The Relationship Between LIN28B and RAN
LIN28B is a gene involved in normal cell development. It allows cells to develop normally and then differentiate.
When the gene is overexpressed, however, it contributes to the development of malignancies. Using a large neuroblastoma tumor database, for which gene expression information was available, researchers at the Center for Childhood Cancer Research, including Robert W. Schnepp, MD, PhD, looked at samples that had LIN28B expressed in an attempt to elucidate the biochemical pathways that drove the development of neuroblastoma.
They characterized the samples by the amount of gene expression present, low versus high. They noticed that in cells where there was a high expression of LIN28B, there was a correspondingly high amount of RAS-related nuclear protein (RAN), a protein that had not been thoroughly characterized in the context of cancer.
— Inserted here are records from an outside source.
Setup of job 101:
==> flow/design.v <==
module HandwashSensor(
    input clk,
    input reset,
    input acceptLeftHandDistance,
    input [15:0] leftHandDistance,
    input acceptLeftHandGain,
    input [7:0] leftHandGain,
    input acceptRightHandDistance,
    input [15:0] rightHandDistance,
    input acceptRightHandGain,
    input [7:0] rightHandGain,
    output waterOn
);
reg [15:0] leftHandDistanceHeld;
 always@(posedge clk)  begin
     if(reset)
         leftHandDistanceHeld <= 0;
     else if(acceptLeftHandDistance)
         leftHandDistanceHeld <= leftHandDistance;
     else
         leftHandDistanceHeld <= leftHandDistanceHeld;
 end
reg [7:0] leftHandGainHeld;
 always@(posedge clk)  begin
     if(reset)
         leftHandGainHeld <= 0;
     else if(acceptLeftHandGain)
         leftHandGainHeld <= leftHandGain;
     else
         leftHandGainHeld <= leftHandGainHeld;
 end
reg [15:0] rightHandDistanceHeld;
 always@(posedge clk)  begin
     if(reset)
         rightHandDistanceHeld <= 0;
     else if(acceptRightHandDistance)
         rightHandDistanceHeld <= rightHandDistance;
     else
         rightHandDistanceHeld <= rightHandDistanceHeld;
 end
reg [7:0] rightHandGainHeld;
 always@(posedge clk)  begin
     if(reset)
         rightHandGainHeld <= 0;
     else if(acceptRightHandGain)
         rightHandGainHeld <= rightHandGain;
     else
         rightHandGainHeld <= rightHandGainHeld;
 end
wire [15:0] leftHand;
 wire [23:0] leftHandDistanceHeld_Mult_leftHandGainHeld;
 DSP48_AxB dsp_leftHandDistanceHeld_Mult_leftHandGainHeld(
     .CLK(clk),
     .A({ {9{1'b0}}, leftHandDistanceHeld}),
     .B({ {10{1'b0}}, leftHandGainHeld}),
     .P(leftHandDistanceHeld_Mult_leftHandGainHeld)
 );
 reg [16:0] leftHandDistanceHeld_Mult_leftHandGainHeld_ShiftR_7;
 always@(posedge clk) begin
     if(reset)
         leftHandDistanceHeld_Mult_leftHandGainHeld_ShiftR_7 <= 0;
     else
         leftHandDistanceHeld_Mult_leftHandGainHeld_ShiftR_7 <= leftHandDistanceHeld_Mult_leftHandGainHeld >> 7;
 end
 assign leftHand = leftHandDistanceHeld_Mult_leftHandGainHeld_ShiftR_7;
wire [15:0] rightHand;
 wire [23:0] rightHandDistanceHeld_Mult_rightHandGainHeld;
 DSP48_AxB dsp_rightHandDistanceHeld_Mult_rightHandGainHeld(
     .CLK(clk),
     .A({ {9{1'b0}}, rightHandDistanceHeld}),
     .B({ {10{1'b0}}, rightHandGainHeld}),
     .P(rightHandDistanceHeld_Mult_rightHandGainHeld)
 );
 reg [16:0] rightHandDistanceHeld_Mult_rightHandGainHeld_ShiftR_7;
 always@(posedge clk) begin
     if(reset)
         rightHandDistanceHeld_Mult_rightHandGainHeld_ShiftR_7 <= 0;
     else
         rightHandDistanceHeld_Mult_rightHandGainHeld_ShiftR_7 <= rightHandDistanceHeld_Mult_rightHandGainHeld >> 7;
 end
 assign rightHand = rightHandDistanceHeld_Mult_rightHandGainHeld_ShiftR_7;
parameter threshold = 1500;
assign waterOn = leftHand != 0 && rightHand != 0 && (leftHand < threshold || rightHand < threshold);
endmodule
Setup of job 8935:
// reuleaux
module reuleaux(input logic clk, input logic rst_n, input logic [2:0] colour,
                input logic [7:0] centre_x, input logic [6:0] centre_y, input logic [7:0] diameter,
                input logic start, output logic done,
                output logic [7:0] vga_x, output logic [6:0] vga_y,
                output logic [2:0] vga_colour, output logic vga_plot);
localparam RESET = 4'b0000;
localparam CIRCLE_1 = 4'b0001;
localparam CIRCLE_2 = 4'b0010;
localparam CIRCLE_3 = 4'b0011;
localparam DONE = 4'b0100;
logic [7:0] corner_x1, corner_y1, corner_x2, corner_y2, corner_x3, corner_y3;
logic circle_1_start, circle_2_start, circle_3_start, circle_1_done, circle_2_done, circle_3_done, circle_1_plot, circle_2_plot, circle_3_plot; 
logic [7:0] circle_1_x, circle_2_x, circle_3_x;
logic [6:0] circle_1_y, circle_2_y, circle_3_y;
logic [3:0] state, next_state;
logic [2:0] circle_1_colour_out, circle_2_colour_out, circle_3_colour_out;
assign vga_colour = colour; 
assign corner_x1 = centre_x + (diameter / 2); 
assign corner_y1 = centre_y + (((diameter * 978122)/564719)/6);
assign corner_x2 = centre_x - (diameter / 2);
assign corner_y2 = centre_y + (((diameter * 978122)/564719)/6);
assign corner_x3 = centre_x;
assign corner_y3 = centre_y - (((diameter * 978122)/564719)/3);
circle circle_1(.clk(clk), .rst_n(rst_n),  .colour(colour),
	.centre_x(corner_x1), .centre_y(corner_y1), .radius(diameter),
	 .start(circle_1_start), .done(circle_1_done), .vga_x(circle_1_x), .vga_y(circle_1_y), 
	.vga_colour(circle_1_colour_out), .vga_plot(circle_1_plot) );
circle circle_2(.clk(clk), .rst_n(rst_n),  .colour(colour),
	.centre_x(corner_x2), .centre_y(corner_y2), .radius(diameter),
	 .start(circle_2_start), .done(circle_2_done), .vga_x(circle_2_x), .vga_y(circle_2_y), 
	.vga_colour(circle_2_colour_out), .vga_plot(circle_2_plot) );
circle circle_3(.clk(clk), .rst_n(rst_n),  .colour(colour),
	.centre_x(corner_x3), .centre_y(corner_y3), .radius(diameter),
	 .start(circle_3_start), .done(circle_3_done), .vga_x(circle_3_x), .vga_y(circle_3_y), 
	.vga_colour(circle_3_colour_out), .vga_plot(circle_3_plot) );
always_comb begin 
	if (circle_1_plot ==1 
			&& $signed(circle_1_x) >= $signed(0) 
			&& $signed(circle_1_x) <= $signed(corner_x3) 
			&& (circle_1_y) >= (corner_y3) 
			&& (circle_1_y) <= (corner_y2) 
		) begin
		vga_x = circle_1_x;
		vga_y = circle_1_y;
  ...
Settings: LEC_CHECK=0, ABC_AREA=1, CAP_MARGIN=15, CELL_PAD_IN_SITES_DETAIL_PLACEMENT=1, CORE_ASPECT_RATIO=0.51, CORE_MARGIN=6, CORE_UTILIZATION=21, CTS_CLUSTER_DIAMETER=123, CTS_CLUSTER_SIZE=59, GPL_ROUTABILITY_DRIVEN=0, HOLD_SLACK_MARGIN=0.06, MAX_ROUTING_LAYER=met4, PLACE_DENSITY_LB_ADDON=0.27, SLEW_MARGIN=5; clock period 42.7 ns.
run.sh (not shown) runs the stock make flow with config.mk's settings and CLKGATE_MAP_FILE=.
Job 8935 finished every step from synthesis to the final layout, and the layout passed the timing, DRC and antenna checks.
In an attempt to determine causative effect, scientists used in vitro techniques to see what would happen if LIN28B was increased or decreased. They found corresponding increases and decreases in RAN, respectively, suggesting that LIN28B directly regulated RAN.
Researchers showed that LIN28B binds directly to the RNA responsible for the synthesis of RAN, hence promoting its expression. RAN, they found, was directly responsible for the phosphorylation of aurora kinase A, a protein that was known to be involved in cancer but whose regulation was poorly understood. Thus these findings linked together LIN28B, RAN and AURKA in a pathway, which had not been previously done.
Elucidation of this pathway offers potential targets for therapeutic intervention, although at present there are no inhibitors of LIN28B or RAN. There is, however, an inhibitor for a RAN-associated protein (CRM1), and there is presently an aurora kinase A inhibitor that has shown some promise in the treatment of neuroblastoma. It is possible that using a combination of these inhibitors could constitute an effective chemotherapeutic intervention in neuroblastoma and perhaps other malignancies (but further investigation is required/ongoing).